第10話 8月24日 兄ちゃんの試合


夏の熱気がまとわりつく柔道場。

そこは古くからある木造の柔道場だ。

畳の青い匂いと、汗の臭いがむっと立ち込める。

窓は大きく開け放たれているけれど、風が入るのはほんの一瞬。

その一瞬の涼しさが、汗で火照った体をすっと冷やしてくれる。


掛け声と畳を踏む足音が響く中、兄ちゃんが相手に組みかかった。

息をのむ刹那、場内の空気が止まる。


ドンッ!

畳に響く大きな音と同時に、兄ちゃんの技が決まった。

審判の手が勢いよく上がる。

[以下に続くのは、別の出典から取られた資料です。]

Source: an optimization exercise on an open RTL-to-GDS flow (aim: small area). Production flows keep margins and buffers that such runs may drop. Function was checked by simulation only, so behaviour that the tests miss may differ from the original. Power and IR drop assume default switching activity.

$ cat flow/design.v
module reg_file_mp #(
  parameter int DATA_W   = 32,
  parameter int ADDR_W   = 5,
  parameter int NRD      = 2,
  parameter int ZERO_REG = 1
) (
  input  logic                    clk,
  input  logic                    rst_n,
  input  logic [NRD*ADDR_W-1:0]   rd_addr,
  output logic [NRD*DATA_W-1:0]   rd_data,
  output logic [NRD-1:0]          rd_busy,
  input  logic                    wa_en,
  input  logic [ADDR_W-1:0]       wa_addr,
  input  logic [DATA_W-1:0]       wa_data,
  input  logic                    wb_en,
  input  logic [ADDR_W-1:0]       wb_addr,
  input  logic [DATA_W-1:0]       wb_data,
  input  logic                    sb_set_en,
  input  logic [ADDR_W-1:0]       sb_set_addr,
  input  logic                    clr_req,
  output logic                    clr_busy
);
  localparam int DEPTH = 1 << ADDR_W;
  localparam logic [ADDR_W-1:0] LAST = ADDR_W'(DEPTH - 1);
  typedef enum logic {IDLE, CLEAR} state_t;
  state_t              state, state_nxt;
  logic [ADDR_W-1:0]   cnt, cnt_nxt;
  logic [DATA_W-1:0]   mem [DEPTH];
  logic [DEPTH-1:0]    pend, pend_nxt;
  logic                idle, wa_we, wb_we;
  assign idle     = (state == IDLE);
  assign clr_busy = (state == CLEAR);
  assign wa_we    = idle && wa_en && !(ZERO_REG != 0 && wa_addr == '0);
  assign wb_we    = idle && wb_en && !(ZERO_REG != 0 && wb_addr == '0);
  always_comb begin
    state_nxt = state;
    cnt_nxt   = cnt;
    case (state)
      IDLE: begin
        if (clr_req) begin
          state_nxt = CLEAR;
          cnt_nxt   = '0;
        end
      end
      CLEAR: begin
        if (cnt == LAST) begin
          state_nxt = IDLE;
          cnt_nxt   = '0;
        end else begin
          cnt_nxt = cnt + ADDR_W'(1);
        end
      end
      default: state_nxt = IDLE;
    endcase
  end
  always_comb begin
    pend_nxt = pend;
    if (state == CLEAR) begin
      pend_nxt[cnt] = 1'b0;
    end else begin
      if (wa_en)     pend_nxt[wa_addr]     = 1'b0;
      if (wb_en)     pend_nxt[wb_addr]     = 1'b0;
      if (sb_set_en) pend_nxt[sb_set_addr] = 1'b1;
    end
    if (ZERO_REG != 0) pend_nxt[0] = 1'b0;
  end
  always_ff @(posedge clk) begin
    if (!rst_n) begin
      state <= IDLE;
      cnt   <= '0;
      pend  <= '0;
    end else begin
      state <= state_nxt;
      cnt   <= cnt_nxt;
      pend  <= pend_nxt;
    end
  end
  always_ff @(posedge clk) begin
    if (!rst_n) begin
      for (int i = 0; i < DEPTH; i++) mem[i] <= '0;
    end else if (state == CLEAR) begin
      mem[cnt] <= '0;
    end else begin
      if (wa_we) mem[wa_addr] <= wa_data;
      if (wb_we) mem[wb_addr] <= wb_data;
    end
  end
  for (genvar g = 0; g < NRD; g++) begin : g_rd
    logic [ADDR_W-1:0] a;
    logic [DATA_W-1:0] d;
    logic              b;
    assign a = rd_addr[g*ADDR_W +: ADDR_W];
    always_comb begin
      d = mem[a];
      b = pend[a];
      if (ZERO_REG != 0 && a == '0) begin
        d = '0;
        b = 1'b0;
      end else if (idle && wb_en && wb_addr == a) begin
        d = wb_data;
        b = 1'b0;
      end else if (idle && wa_en && wa_addr == a) begin
        d = wa_data;
        b = 1'b0;
      end
    end
    assign rd_data[g*DATA_W +: DATA_W] = d;
    assign rd_busy[g]                  = b;
  end
endmodule
$ cat flow/run.sh
#!/bin/bash
# synth_recipe.tcl (not shown) runs the flow's synth.tcl, then flattens the netlist and writes it again
# the make line also repeats each setting of config.mk as NAME=value (left out here)
make -C /OpenROAD-flow-scripts/flow DESIGN_CONFIG=/design/flow/config.mk WORK_HOME=/design/flow/orfs CLKGATE_MAP_FILE= SYNTH_SCRIPT=/design/flow/synth_recipe.tcl finish
$ cat flow/config.mk
export PLATFORM = sky130hd
export DESIGN_NAME = reg_file_mp
export DESIGN_NICKNAME = reg_file_mp
export VERILOG_FILES = /design/flow/design.v
export SDC_FILE = /design/flow/constraint.sdc
export NUM_CORES = 4
export LEC_CHECK = 0
export CAP_MARGIN = 20
export CORE_MARGIN = 2
export CORE_UTILIZATION = 35
export PLACE_DENSITY = 0.5
export SETUP_SLACK_MARGIN = 0.4
export SLEW_MARGIN = 20
$ cat flow/constraint.sdc
create_clock -name core_clock -period 6.0 [get_ports {clk}]
set_input_delay 1.2000 -clock core_clock [delete_from_list [all_inputs] [get_ports {clk}]]
set_output_delay 1.2000 -clock core_clock [all_outputs]
set_load 0.01 [all_outputs]
==> results of run 1 <==
## power by group
part           switching (mW)  internal (mW)
clock network            3.29           4.01
logic                    1.73           1.01
registers               0.144           8.39
total                    5.17           13.4
## cells by family after synthesis
group                    count (synthesis)
multiplexers                           705
adder cells (fa/ha/maj)                 18
AO/OA/AOI/OAI                         1601
buffers and inverters                  719
flip-flops                            1061
AND/OR/NAND/NOR                       1526
XOR/XNOR                                30
## final timing paths
kind,start,to,slack [ns],cells after the start
max reg2reg,state,mem[18][18],2.46,7
max,rd_addr[2],rd_data[2],0.33,9
min,pend[7],pend[7],0.50,2
min reg2reg,pend[7],pend[7],0.50,2
## final cells by class
cell class	instances	area (um2)	area share (%)
antenna	6	15.0	0.0206
sequential	1061	31500	43.2
clock inverter	76	596	0.817
timing repair buffer	561	5390	7.40
tap	2370	2970	4.07
multi-input combinational	3882	29200	40.1
clock buffer	142	3140	4.30
inverter	19	71.3	0.0978
## worst min-delay path, cell delays in order, from the launching register on
cell	delay, ns
dfxtp_1	0.32
o2111ai_1	0.06
o21ai_0	0.07
## per-stage QoR
| stage | hold slack, ns | TNS (ns) | cells |
|---|---|---|---|
| after floorplan | 0.469 | 0 | 5660 |
| after global placement | 0.495 | -0.00108 | 7888 |
| after detailed placement | 0.496 | -0.00706 | 7888 |
| after CTS | 0.503 | 0 | 8109 |
| after global routing | 0.526 | 0 | 8112 |
| final | 0.503 | 0 | 8117 |
## synthesized netlist by cell type (all sizes together) (8+ instances only)
cell type     n
a211oi       82
a21o         34
a21oi        38
a221o        24
a221oi       23
a22o         62
a22oi        47
and2          9
buf         197
clkbuf      503
dfxtp        37
edfxtp     1024
ha           18
inv          17
mux2         28
mux2i       274
mux4        403
nand2      1172
nand2b       16
nand3        62
nand3b       61
nand4        42
nor2         69
nor2b        17
nor3          9
nor3b         8
nor4         25
o2111ai      18
o211ai       50
o21ai      1049
o221ai       95
o22ai        53
xnor2        24
## layer usage
layer	routed length, um	GRT usage, %	share of wire [%]	up-vias
met2	130000	46.9	44	3973
met1	109000	40.7	37	27000
met5	103	0.312	0.035	-
li1	-	-	-	21600
met3	35900	7.67	12	838
met4	19100	18.4	6.5	6
## what timing repair did
item / in CTS / in global routing
setup endpoints to repair: 44 / 26
resized for setup: 10 / 5
gates cloned: 2 / 0
buffers inserted: 1 / 2
pin swaps: 1 / 0
## sequential cells by signal (all words and copies together), names as in the netlist
register	cells
pend	31
state	1
mem	1024
cnt	5
## cell usage in the layout, fill, tap and decap left out, types with 8 or more instances in the layout
master / synthesis / routed
a22o_1: 62 / 62
o21ai_0: 991 / 991
ha_1: 18 / 18
clkinv_2: 0 / 24
o211ai_1: 50 / 50
buf_4: 29 / 339
a21o_1: 34 / 34
a221oi_1: 23 / 21
o2111ai_1: 18 / 18
edfxtp_1: 1024 / 1024
a21oi_1: 38 / 38
inv_1: 17 / 17
o21ai_1: 58 / 58
nor3b_1: 8 / 8
nor2_1: 59 / 23
clkinv_1: 2 / 35
nor2_4: 5 / 40
buf_12: 0 / 63
mux2_2: 28 / 28
a22oi_1: 47 / 47
o221ai_1: 95 / 95
clkbuf_16: 0 / 122
clkbuf_1: 479 / 19
nand3_2: 2 / 8
mux4_2: 403 / 403
nor2b_1: 17 / 14
mux2i_1: 272 / 272
dfxtp_1: 37 / 37
xnor2_1: 24 / 24
nand3b_1: 55 / 55
nand2_1: 1172 / 1172
nand4_1: 42 / 42
nand3_1: 60 / 53
clkdlybuf4s50_1: 0 / 150
o22ai_1: 53 / 53
nand2b_1: 16 / 16
nor4_1: 25 / 23
a221o_1: 24 / 24
a211oi_1: 82 / 79
==> summary.txt, run 1 <==
Seq cells post-synth around 1.1k; warnings from Yosys 1; outcome timing/DRC/antenna clean; number of global-route vias before repair slightly above 50k; Layout Utilization around two fifths; total power ~19 mW; number of I/O pins about 160; Root Driver clkbuf_16; mux contribution to synthesized area around a fifth; CTS Hold Bufs 0; Detailed Route Iter0 Violations 8,216; syn avg cell area roughly 11 um2; Synth Area in Compound Gates 15.1%; share of cells above drive strength 1 roughly a fifth; Cell Rows approximately 160; Worst Hold Class flop to flop; Vias roughly 53k; Final Hold Fails 0; DR WL/cell ~36 um; Die Y between 400 and 500 um; fmax between 150 and 200 MHz; Design Area, Final between 70,000 and 80,000 um2; Slew Limit Fails 0; setup ws final about 0.33 ns; Max Cap Viol 0; H-tree depth 3; Synth Cell Area 63,400 um2; critical path class input pin to output port; Post-synth EDFFs around 1k; Post-DP Area 69,000 um2; P_leak between 20 and 25 nW; cells along the critical path clkdlybuf4s15_2 > buf_12 > and2_4 > buf_12 > a22o_1 > a211oi_1 > nor4_1 > a221o_1 > clkdlybuf4s50_1; CP max stage delay around 0.65 ns; cells after synthesis around 5.7k; Final min period ~5.7 ns; Max VDD drop roughly 0.24 mV; area grow syn2layout 14.9%; first-pass GRT wire length approximately 400,000 um; family with the most delay on the worst path buffers and inverters; GRT Util Overall ~31%; CTS tree built; Worst-Skew Late Latency approximately 0.8 ns; final setup vio count 0; Layout Nets 5,756; CP max stage cell a211oi_1; port buffer count between 150 and 200; total core area about 180,000 um2; Mapped Nets 5,773; drt via density roughly 6.6; Arrival @ worst endpoint 4.47 ns; Detailed Route WL around 290,000 um; gr ovfl total 0; Top cell by count, worst path buf_12; CP Launch Type input pin; initial antenna violation count 12; pre-CTS WS -0.00706 ns; die area between 150,000 and 200,000 um2; simple logic cell fraction of the synthesized area 10.4%; HPWL Detailed ~180,000 um; Worst Path Buf+Inv 4; initial core utilization a little over a third; fraction of the mapped netlist area in adder cells less than 1%; critical path endpoint category output port; Clock Sinks ~1.1k; Die Wd 430 um; Crit path required time ~4.8 ns; number of CTS-inserted buffers around 120; Cell variety after synth 71; Rel. slew slack a little under a third; Async SR Flop Fraction 0%; Post-route DRC 0; xor and xnor fraction of the mapped netlist area less than 1%; period utilization between 90% and 100%; PwrDens 255 nW/um2; largest family of logic cells by synthesized area multiplexers; Placer Congestion just over 0.9; worst-margin pin slew 1.03 ns; RSZ-0062 raised after global routing true; clk buf depth 3; share of the synthesized area in the top cell type about 48%; Yosys top cell by area edfxtp_1; number of fill cells about 17k; First-pass DRT Iterations 9; Max FO, Critical Path 23; Seq/Total Area, Yosys roughly 50%; clk_skew ~0.031 ns; clock slew at reported path FFs approximately 0.060 ns; top cells by area, synth edfxtp_1 (48%), mux4_2 (14%), o21ai_0 (7.8%), nand2_1 (6.9%), mux2i_1 (4.3%); pin count of the biggest net entering global routing 54; Routed Antenna Nets 0; Main synth FF type edfxtp_1
==> run 2, diff against run 1 <==
--- a/flow/config.mk
+++ b/flow/config.mk
@@ -8,6 +8,8 @@
 export CAP_MARGIN = 20
 export CORE_MARGIN = 2
 export CORE_UTILIZATION = 35
+export CTS_CLUSTER_DIAMETER = 100
+export CTS_CLUSTER_SIZE = 20
 export PLACE_DENSITY = 0.5
-export SETUP_SLACK_MARGIN = 0.4
+export SETUP_SLACK_MARGIN = 0
 export SLEW_MARGIN = 20
==> run 2 against run 1 <==
  * Power shrank 15%
  * Flip-flop and latch count unchanged
  * Cell count decreased by 1.7%
  * Largest power group unchanged
  * The layout now fails its checks (setup timing)
  * First-iteration DRC count shrank 1.8%
  * Wire length down 1.2%
  * Clock power fell by 37%
  * Combinational power barely moved
==> summary.txt, run 2 <==
Cell Rows 156 (unchanged); reg2reg setup slack 2.49 ns (+0.03 ns); biggest registers after layout mem (1024), pend (31), cnt (5); Slew Limit Fails 0 (unchanged); critical path endpoint category output port; Die Y 430 um (unchanged); first-pass GRT wire length 405,000 um (-0.90%); Max FO, Critical Path 24 (+4.3%); Clock Sinks 1,061 (unchanged); Worst R2R Start state; initial core utilization 35.2% (unchanged); die area 185,000 um2 (unchanged); clock slew at reported path FFs 0.09 ns (+0.03 ns); Crit path required time 4.80 ns (about the same); H-tree depth 2 (-1); final setup vio count 2 (+2); CTS Hold Bufs 0 (unchanged); area grow syn2layout 11.5%; Commonest cells post-synth nand2_1 (1,172), edfxtp_1 (1,024), o21ai_0 (991); Worst-Skew Late Latency 0.75 ns (-0.04 ns); syn avg cell area 11.2 um2 (unchanged); port buffer count 161 (unchanged); Seq cells post-synth 1,061 (unchanged); initial antenna violation count 9 (-3); Final min period 6.03 ns (+0.358 ns); cell with the most instances after synthesis nand2_1; cts repair resizes 1 (-9); clk_skew 0.0318 ns (+0.000602 ns); worst-margin pin slew 1.03 ns (-0.00425 ns); Cell variety after synth 71 (unchanged); setup ws final -0.0325 ns (-0.358 ns); Detailed Route Iter0 Violations 8,070 (-1.8%); warnings from Yosys 1 (unchanged); Min-Delay Path Depth 2 (unchanged); fmax 166 MHz (-5.9%); Worst Hold End pend[1]; Detailed Route WL 291,000 um (-1.2%); commonest non-fill, non-tap cells in the layout nand2_1 (1,172), edfxtp_1 (1,024), o21ai_0 (991); most common cell after layout, fill and taps aside nand2_1; number of I/O pins 162 (unchanged); Arrival @ worst endpoint 4.83 ns (+0.36 ns); Async SR Flop Fraction 0% (unchanged); P_leak 22.9 nW (-4.3%); hold slack final 0.509 ns (+0.00628 ns); CP Launch Type input pin; Synth Cell Area 63,400 um2 (unchanged); Rel. slew slack 31.2% (+0.28 points); DR WL/cell 36.5 um (+0.61%); Post-route DRC 0 (unchanged); RSZ-0062 raised after global routing false; Vias 52.7k (-1.3%); clk buf depth 3 (unchanged); number of CTS-inserted buffers 61 (-48%); share of the synthesized area in the top cell type 48.5% (unchanged); HPWL Detailed 184,000 um (unchanged); Root Driver clkbuf_16; Max Cap Viol 0 (unchanged); Fail Reasons setup timing; GRT Util Overall 30.7% (-0.40 points); gr ovfl total 0 (unchanged); Max VDD drop 0.250 mV (+2.7%); Main synth FF type edfxtp_1; Hold Path Origin pend[1]; CTS tree built; Routed Antenna Nets 0 (unchanged); R2R depth 7 (unchanged); top cells by area, synth edfxtp_1 (48%), mux4_2 (14%), o21ai_0 (7.8%), nand2_1 (6.9%), mux2i_1 (4.3%); Yosys top cell by area edfxtp_1; Seq/Total Area, Yosys 49.6% (unchanged); Mapped Nets 5,773 (unchanged); drt via density 6.61 (+0.51%); share of cells above drive strength 1 17.8% (-1.4 points); total core area 180,000 um2 (unchanged); critical path class input pin to output port; Placer Congestion 0.934 (unchanged); R2R Path End mem[18][31]; outcome finished with violations; Post-synth EDFFs 1,024 (unchanged); Worst Hold Class flop to flop; First-pass DRT Iterations 8 (-1); max FFs per register 1,024 (unchanged); number of setup buffers added after CTS 0 (-1); period utilization 101% (+6.0 points); total power 15.8 mW (-15%); Final Hold Fails 0 (unchanged); Die Wd 430 um (unchanged); cells after synthesis 5,660 (unchanged); Layout Utilization 39.2% (-1.2 points); pin count of the biggest net entering global routing 54 (unchanged); PwrDens 224 nW/um2 (-12%); Layout Nets 5,694 (-1.1%); Largest Register mem; number of global-route vias before repair 50.6k (-1.3%)
-- run 2: cell counts after synthesis --
No cell type changed its count.
-- run 2: where the power goes --
part / internal (mW) / leakage (nW) / switching [mW]
Combinational: 1.01 / 11.2 / 1.72
Clock: 1.89 / 0.831 / 2.70
Sequential: 8.38 / 10.9 / 0.142
Total: 11.3 / 22.9 / 4.56
-- run 2: how the worst max path moves through the flow --
stage | startpoint | end | slack, ns | cells after the start
after floorplan | wb_addr[0] | mem[20][0] | 1.41 | 12
after detailed placement | rd_addr[2] | rd_data[3] | -0.007 | 9
after CTS | rd_addr[2] | rd_data[11] | 0.02 | 9
after global placement | rd_addr[2] | rd_data[3] | -0.001 | 9
after global routing | rd_addr[2] | rd_data[11] | 0.02 | 9
final | rd_addr[2] | rd_data[11] | -0.03 | 9
-- run 2: cell type report --
cell class | instances | area [um2]
fillers | 17200 | 110000
flip-flops and latches | 1061 | 31500
multi-input cells | 3880 | 29200
repair buffers | 558 | 5350
well taps | 2370 | 2970
clock buffers | 68 | 1570
clock inverters | 12 | 115
inverters | 19 | 71.3
diodes | 7 | 17.5
-- run 2: routing by layer --
metal | GRT usage, % | wire [um] | vias to the layer above
li1 | - | - | 21300
met1 | 40.3 | 109000 | 26800
met2 | 46.6 | 129000 | 3807
met3 | 7.74 | 34500 | 798
met4 | 16.9 | 18600 | 8
met5 | 0.312 | 135 | -
-- run 2: kinds of logic after synthesis --
kind of cell | Yosys count | share of synthesized area, %
XOR/XNOR | 30 | 0.414
buffers and inverters | 719 | 4.94
adder cells (fa/ha/maj) | 18 | 0.355
flip-flops | 1061 | 49.6
multiplexers | 705 | 19.2
AO/OA/AOI/OAI | 1601 | 15.1
AND/OR/NAND/NOR | 1526 | 10.4
-- run 2: stage by stage --
step                setup slack, ns  area, um2  TNS [ns]  std cells
finish                      -0.0325      70700   -0.0543       7975
detailed placement         -0.00706      69000  -0.00706       7888
CTS                          0.0188      70700         0       7968
floorplan                      1.41      63400         0       5660
global route                 0.0192      70700         0       7968
global placement           -0.00108      69000  -0.00108       7888
-- run 2: worst max-delay path, stage by stage --
cell and delay (ns):
clkdlybuf4s50_1 0.65, or3b_4 0.76, buf_12 0.29, o221ai_1 0.16, a211oi_1 0.69, nor4_1 0.12, buf_4 0.17, a221o_1 0.27
clkdlybuf4s50_1 0.49

static timing again, ports no longer ideal:
The results above use ideal ports. As a check the final layouts listed here were re-extracted and re-timed, cells and wires unchanged.
Step 1, drivers: a clkbuf_16 drives clk and a buf_2 each remaining input, both assumed.
Step 2 moves the port delays by t, midway between the first and last clock arrival at a register: inputs arrive t later, outputs are due t later. That takes back most of the time a late clock gives input paths.
Three values: no drivers, after step 1, after step 2; two values: the first two.
run | shift t [ns] | setup WS [ns] | hold slack, ns | latest minus earliest clock arrival (ns) | pins driven straight from the clock port
run 1 | 0.857 | 0.325 / 0.302 / 0.302 | 0.503 / 0.503 / 0.503 | 0.040 / 0.040 | 1
run 2 | 0.812 | -0.033 / -0.057 / -0.057 | 0.509 / 0.509 / 0.509 | 0.042 / 0.041 | 1
The setup slack of run 2, which loses most, moves by -0.024 ns with the drivers and by -0.024 ns with both steps.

一本!


観客席から大歓声が湧き上がる。

その瞬間、さっき窓から吹き込んだ風の爽快さと同じように、

胸の奥が一気に熱く、そして清々しくなった。

いつもと違う、かっこいい兄ちゃんがそこに居た。

なんか、そこだけ光った?って思える一瞬だった。

風のタイミングも最高な演出だった。


俺も、かっこよくありたいと思った。


今日の気づき

「暑さも臭いも一瞬忘れるくらい、心を奪う瞬間がある」

 普段は気づかないけど、「かっこいい」ってあるんだ!


Cherish today! Enjoy your adventures and don't look back on the past. Focus on the road ahead and keep moving forward!